Dine (referring to the hearts he painted in the early 1980s) observed: "I've tried to depict ... years of joy and pain. In painting, I would not care to 'illustrate' these emotions. I would rather keep looking very hard and see if the paint itself can do the job. Actually I know it can."

This is quoted in a new book about Dine by Jean E. Feinberg. "Jim Dine" is an admirable presentation of the artist: straightforward, wondrously free of theory and speculation, a good basic introduction. It proceeds chronologically, and in doing so demonstrates the breadth of technique and image of Dine's work, and also shows how his attitude to art has altered radically over the years.

He was initially identified as one of the stars of the Pop Art phenomenon in the 1960s, and his exuberant work (which included "happenings" - entertainments combining elements of theater, music, and visual arts), whether Pop was an apt label for it or not, was part of the youthful ferment of that time. It was then that he made his name.

Dine himself has always felt at odds with the "manufactured images" of Pop Art, however, with their fascination for commercial images and techniques. In comparison, he felt that his work had a "homemade look."

And in the event, he has turned from Pop Art to what sometimes looks like a very conventional, almost academic stance as an artist who admires and is challenged by the art of the past and is in love with the very act of painting and drawing to a degree that Warhol or Tom Wesselmann or Roy Lichtenstein were not.

Dine's closer peers in the 60's were artists like Jasper Johns, Robert Rauschenberg, and Claes Oldenburg (a point that Feinberg might have discussed further, since there certainly are crosscurrents and influences here). Their work, for all its rebelliousness, was no more of a custard pie in the face of the Abstract Expressionists than Dine's.

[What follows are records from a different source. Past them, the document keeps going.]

## src/hw/rcl_pkg.sv

```systemverilog
/*
  Shared constants and state types for the reset sequencing and
  configuration latch block.
  Assumes one reference clock and a synchronous active-low logic reset.
*/
`default_nettype none

package rcl_pkg;

  // configuration word width; the word layout is decoded elsewhere
  localparam int CFG_W = 16;

  // synchroniser lanes: three reset pins then the configuration word
  localparam int SYN_POR = 0;
  localparam int SYN_HRD = 1;
  localparam int SYN_SRT = 2;
  localparam int SYN_CFG = 3;
  localparam int SYN_W = SYN_CFG + CFG_W;

  // reset request minimum width and stretch length, in reference cycles
  localparam logic [2:0] MIN_W = 3'h4;
  localparam logic [12:0] STRETCH = 13'h1000;

  typedef struct packed {
    logic [SYN_W-1:0] ff1;
    logic [SYN_W-1:0] ff2;
  } rcl_sync_s;

  // reset lanes read as asserted and the word lanes as zero until real samples arrive
  localparam rcl_sync_s RCL_SYNC_RST = '0;

  typedef struct packed {
    logic por_seen;
    logic por_valid;
    logic [2:0] por_wcnt;
    logic [2:0] hrd_wcnt;
    logic [2:0] srt_wcnt;
    logic [12:0] pin_cnt;
    logic [12:0] int_cnt;
    logic [2:0] drv_hist;
    logic int_hrst;
    logic int_srst;
    logic [CFG_W-1:0] cfg;
  } rcl_state_s;

  localparam rcl_state_s RCL_ST_RST = '0;

endpackage

`default_nettype wire

```

## src/hw/rcl_sync_if.sv

```systemverilog
/*
  Carrier between the sequencer and its pin synchroniser.
  Assumes both ends sit on the same reference clock.
*/
`default_nettype none

interface rcl_sync_if;
  import rcl_pkg::*;
  logic [SYN_W-1:0] raw;
  logic [SYN_W-1:0] sync;
  modport src (output raw, input sync);
  modport syn (input raw, output sync);
endinterface

`default_nettype wire

```

## src/hw/rcl_sync.sv

```systemverilog
/*
  Two-flop synchroniser for the reset pins and configuration word pins.
  Assumes pins are asynchronous to clk; rst_b is synchronous active low.
*/
`default_nettype none

module rcl_sync
  import rcl_pkg::*;
(
  // clock and reset
  input wire logic clk,
  input wire logic rst_b,
  // pin lanes
  rcl_sync_if.syn sif
);

  rcl_sync_s st;
  rcl_sync_s next_st;

  // first stage feeds only the second stage
  always_comb
  begin
    next_st = st;
    next_st.ff1 = sif.raw;
    next_st.ff2 = st.ff1;
  end

  always_ff @(posedge clk)
  begin
    if (!rst_b)
      st <= RCL_SYNC_RST;
    else
      st <= next_st;
  end

  assign sif.sync = st.ff2;
endmodule // rcl_sync

`default_nettype wire

```

## src/hw/rcl_top.sv

```systemverilog
/*
  Reset sequencer and configuration word latch: accepts power-on, hard and
  soft reset pins, stretches pin and internal resets, and freezes the
  configuration word when reset ends.
  Assumes the reference clock on clk and open-drain reset pins resolved
  outside; rst_b is a synchronous active-low logic reset.
*/
// Summary of operation
// - three active-low open-drain reset pins, async; requests need four cycles low, except the first power-on after logic reset
// - after power-on release, hard and soft pins stay low 4096 cycles
// - valid hard request release stretches internal resets 4096 cycles
// - later power-on pulses need only the four-cycle minimum width
// - config word sampled every edge while hard or power-on reset active
// - config word frozen once both hard and power-on resets are high
// - hard pin driven low by power-on reset without any clock
`default_nettype none

module rcl_top
  import rcl_pkg::*;
(
  // clock and logic reset
  input wire logic clk,
  input wire logic rst_b,
  // power-on reset pin
  input wire logic power_on_reset_n_in,
  output logic power_on_reset_n_out,
  output logic power_on_reset_n_oe,
  // hard reset pin
  input wire logic hard_reset_n_in,
  output logic hard_reset_n_out,
  output logic hard_reset_n_oe,
  // soft reset pin
  input wire logic soft_reset_n_in,
  output logic soft_reset_n_out,
  output logic soft_reset_n_oe,
  // configuration word pins and latched word
  input wire logic [CFG_W-1:0] cfg_pins,
  output logic [CFG_W-1:0] cfg_word,
  // internal resets
  output logic int_hard_reset_n,
  output logic int_soft_reset_n
);

  rcl_sync_if sif ();

  rcl_state_s st;
  rcl_state_s next_st;
  logic por_low;
  logic hrd_low;
  logic srt_low;
  logic own_drv;
  logic ext_h;
  logic ext_s;
  logic por_rel;
  logic hrd_rel;
  logic pin_hold;

  assign sif.raw = {cfg_pins, soft_reset_n_in, hard_reset_n_in, power_on_reset_n_in};

  rcl_sync u_sync (
    .clk(clk),
    .rst_b(rst_b),
    .sif(sif)
  );

  always_comb
  begin
    next_st = st;
    por_low = ~sif.sync[SYN_POR];
    hrd_low = ~sif.sync[SYN_HRD];
    srt_low = ~sif.sync[SYN_SRT];
    // our own pin drive echoes back through the synchroniser for a while
    own_drv = st.por_valid | (st.pin_cnt != 13'h0000) | (st.drv_hist != 3'h0);
    // a refused power-on pulse also drives the pins, so its echo is masked too
    next_st.drv_hist = {st.drv_hist[1:0], por_low | st.por_valid | (st.pin_cnt != 13'h0000)};
    ext_h = hrd_low & ~por_low & ~own_drv;
    ext_s = srt_low & ~por_low & ~own_drv;

    // power-on width: first one after logic reset is taken at once
    if (por_low)
    begin
      next_st.por_wcnt = (st.por_wcnt == MIN_W) ? MIN_W : st.por_wcnt + 3'h1;
    end
    else
    begin
      next_st.por_wcnt = 3'h0;
    end
    if (por_low && (!st.por_seen || next_st.por_wcnt == MIN_W))
    begin
      next_st.por_valid = 1'b1;
    end
    por_rel = st.por_valid & ~por_low;

    // hard and soft request widths, ignored while we drive the pins
    if (ext_h)
    begin
      next_st.hrd_wcnt = (st.hrd_wcnt == MIN_W) ? MIN_W : st.hrd_wcnt + 3'h1;
    end
    else
    begin
      next_st.hrd_wcnt = 3'h0;
    end
    if (ext_s)
    begin
      next_st.srt_wcnt = (st.srt_wcnt == MIN_W) ? MIN_W : st.srt_wcnt + 3'h1;
    end
    else
    begin
      next_st.srt_wcnt = 3'h0;
    end
    hrd_rel = (st.hrd_wcnt == MIN_W) & ~hrd_low;

    // pin stretch after power-on release
    if (por_rel)
    begin
      next_st.por_valid = 1'b0;
      next_st.por_seen = 1'b1;
      next_st.pin_cnt = STRETCH;
    end
    else if (st.pin_cnt != 13'h0000)
    begin
      next_st.pin_cnt = st.pin_cnt - 13'h0001;
    end

    // internal stretch after power-on or valid hard release
    if (por_rel || hrd_rel)
    begin
      next_st.int_cnt = STRETCH;
    end
    else if (st.int_cnt != 13'h0000)
    begin
      next_st.int_cnt = st.int_cnt - 13'h0001;
    end

    next_st.int_hrst = next_st.por_valid | (next_st.int_cnt != 13'h0000) | (next_st.hrd_wcnt == MIN_W);
    next_st.int_srst = next_st.int_hrst | (next_st.srt_wcnt == MIN_W);

    // the word keeps the last synchronised value once both resets are high
    if (por_low || hrd_low)
    begin
      next_st.cfg = sif.sync[SYN_CFG +: CFG_W];
    end
  end

  always_ff @(posedge clk)
  begin
    if (!rst_b)
      st <= RCL_ST_RST;
    else
      st <= next_st;
  end

  // raw power-on pin gates the hard drive directly so no clock is needed;
  // a glitch on it reaches the pin unfiltered
  // synchronised low bridges the cycles between a raw release and por_valid,
  // so an accepted pulse never lets the pins blink high
  assign pin_hold = ~sif.sync[SYN_POR] | st.por_valid | (st.pin_cnt != 13'h0000);
  assign hard_reset_n_oe = ~power_on_reset_n_in | pin_hold;
  assign soft_reset_n_oe = ~power_on_reset_n_in | pin_hold;
  assign hard_reset_n_out = 1'b0;
  assign soft_reset_n_out = 1'b0;
  // power-on pin is never driven by this end
  assign power_on_reset_n_out = 1'b0;
  assign power_on_reset_n_oe = 1'b0;
  assign cfg_word = st.cfg;
  assign int_hard_reset_n = ~st.int_hrst;
  assign int_soft_reset_n = ~st.int_srst;
endmodule // rcl_top

`default_nettype wire

```

## config.mk

```make
export PLATFORM = sky130hd
export DESIGN_NAME = rcl_top
export DESIGN_NICKNAME = d
export VERILOG_FILES = /design/src/hw/rcl_pkg.sv /design/src/hw/rcl_sync_if.sv /design/src/hw/rcl_sync.sv /design/src/hw/rcl_top.sv
export SDC_FILE = /design/constraint.sdc
export NUM_CORES = 1
export LEC_CHECK = 0
export ABC_AREA = 1
export BUFFER_PORTS_ARGS = -buffer_cell sky130_fd_sc_hd__buf_2
export CAP_MARGIN = 20
export CORE_ASPECT_RATIO = 0.6
export CORE_MARGIN = 2
export CORE_UTILIZATION = 35
export CTS_CLUSTER_DIAMETER = 80
export DETAILED_ROUTE_END_ITERATION = 10
export GPL_ROUTABILITY_DRIVEN = 0
export PLACE_DENSITY = 0.6
export SKIP_CTS_REPAIR_TIMING = 1
export SLEW_MARGIN = 20
export SYNTH_ARGS = -nofsm -noshare
export SYNTH_HDL_FRONTEND = slang
export SYNTH_HIERARCHICAL = 1
export SYNTH_SLANG_ARGS = --single-unit
```

## constraint.sdc

```tcl
create_clock -name clk -period 1.65 [get_ports clk]
set_input_delay 0.2475 -clock clk [delete_from_list [all_inputs] [get_ports clk]]
set_output_delay 0.2475 -clock clk [all_outputs]
set_load 0.02 [all_outputs]
```
## config.mk

```make
export PLATFORM = sky130hd
export DESIGN_NAME = unbalanced_load_trip_logic
export DESIGN_NICKNAME = d
export VERILOG_FILES = /design/src/logic/unbalanced_load_pkg.sv /design/src/logic/definite_stage.sv /design/src/logic/unbalanced_load_trip_logic.sv
export VERILOG_INCLUDE_DIRS = /design/src /design/src/logic
export SDC_FILE = /design/constraint.sdc
export NUM_CORES = 1
export LEC_CHECK = 0
export ABC_CLOCK_PERIOD_IN_PS = 17300
export BUFFER_PORTS_ARGS = -buffer_cell sky130_fd_sc_hd__buf_2
export CORE_MARGIN = 2
export CORE_UTILIZATION = 35
export CTS_BUF_LIST = sky130_fd_sc_hd__clkbuf_16
export CTS_CLUSTER_SIZE = 25
export DETAILED_ROUTE_END_ITERATION = 16
export RECOVER_POWER = 100
export SLEW_MARGIN = 5
export SYNTH_ARGS = -nofsm -noshare
export SYNTH_HDL_FRONTEND = slang
export SYNTH_SLANG_ARGS = --single-unit
```

## constraint.sdc

```tcl
create_clock -name clk -period 17.3 [get_ports clk]
set_clock_uncertainty 0.1 [all_clocks]
set_input_delay 0.865 -clock clk [delete_from_list [all_inputs] [get_ports clk]]
set_output_delay 0.865 -clock clk [all_outputs]
set_load 0.01 [all_outputs]
```
## config.mk

```make
export PLATFORM = sky130hd
export DESIGN_NAME = colour_palette_lookup
export DESIGN_NICKNAME = d
export VERILOG_FILES = /design/src/rtl/palette_pkg.sv /design/src/rtl/wbuf_if.sv /design/src/rtl/colour_palette_lookup.sv /design/src/rtl/write_buffer.sv
export SDC_FILE = /design/constraint.sdc
export NUM_CORES = 1
export LEC_CHECK = 0
export BUFFER_PORTS_ARGS = -buffer_cell sky130_fd_sc_hd__buf_2
export CORE_ASPECT_RATIO = 1.25
export CORE_MARGIN = 2
export CORE_UTILIZATION = 60
export CTS_BUF_LIST = sky130_fd_sc_hd__clkbuf_8 sky130_fd_sc_hd__clkbuf_16
export DETAILED_ROUTE_END_ITERATION = 8
export PLACE_DENSITY = 0.77
export SYNTH_ARGS = -nofsm -noshare
export SYNTH_HDL_FRONTEND = slang
export SYNTH_HIERARCHICAL = 1
export SYNTH_SLANG_ARGS = --single-unit
```

## constraint.sdc

```tcl
create_clock -name mclk -period 3.8 [get_ports mclk]
set_clock_uncertainty 0.1 [all_clocks]
set_input_delay 0 -clock mclk [delete_from_list [all_inputs] [get_ports mclk]]
set_output_delay 0 -clock mclk [all_outputs]
set_load 0.02 [all_outputs]
```
**config.mk**
```make
export PLATFORM = sky130hd
export DESIGN_NAME = csw_switch_ctrl
export DESIGN_NICKNAME = d
export VERILOG_FILES = /design/src/rtl/csw_pkg.sv /design/src/rtl/csw_wb_slave.sv /design/src/rtl/csw_ready_filter.sv /design/src/rtl/csw_switch_ctrl.sv
export SDC_FILE = /design/constraint.sdc
export NUM_CORES = 1
export LEC_CHECK = 0
export BUFFER_PORTS_ARGS = -buffer_cell sky130_fd_sc_hd__buf_4
export CORE_MARGIN = 5
export CORE_UTILIZATION = 60
export CTS_BUF_LIST = sky130_fd_sc_hd__clkbuf_2 sky130_fd_sc_hd__clkbuf_4 sky130_fd_sc_hd__clkbuf_8
export CTS_CLUSTER_SIZE = 30
export DETAILED_ROUTE_END_ITERATION = 8
export PLACE_DENSITY_LB_ADDON = 0.12
export SLEW_MARGIN = 40
export SYNTH_ARGS = -nofsm -noshare
export SYNTH_HDL_FRONTEND = slang
export SYNTH_HIERARCHICAL = 1
export SYNTH_SLANG_ARGS = --single-unit
export TNS_END_PERCENT = 20
```
**constraint.sdc**
```tcl
create_clock -name SYS_CLK -period 4.6 [get_ports SYS_CLK]
set_input_delay 0.46 -clock SYS_CLK [delete_from_list [all_inputs] [get_ports SYS_CLK]]
set_output_delay 0.46 -clock SYS_CLK [all_outputs]
set_load 0.1 [all_outputs]
```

They did look to the example of Marcel Duchamp and made familiar objects figure in their work (for example, Dine's lawn mower) in a manner the Abstract Expressionist painters would not have countenanced.

But it is probably true that the indignation of the Abstract Expressionists toward the Pop fraternity was far more vigorous than the Pop people's apparent rejection of them.

Even as early as 1963, Dine himself said: "I don't believe there was a sharp break and this [Pop Art] is replacing Abstract-Expressionism. Pop art is only one facet of my work. More than popular images I'm interested in personal images.... I tie myself to Abstract-Expressionism like fathers and sons.''

Even if the bathrobe is a distinctly personal image (to the extent that he has sometimes called it a "self-portrait'' and depicted it as though he were somehow invisibly inside it), still the heart shape Dine has exploited so many times, each time differently, is without doubt a popular image (and he has effectively added to its popularity).

What is extraordinary is that he has treated it not as a dead cliche, but as an image capable of new, feeling-laden life.

And while exercising his prerogative as a 20th-century artist to make popular images his own personal territory, he has also - as he has with a wide variety of other commonplace images from trees to gates to all sorts of tools to the Venus de Milo - illustrated the obverse: that images actually belong to everyone.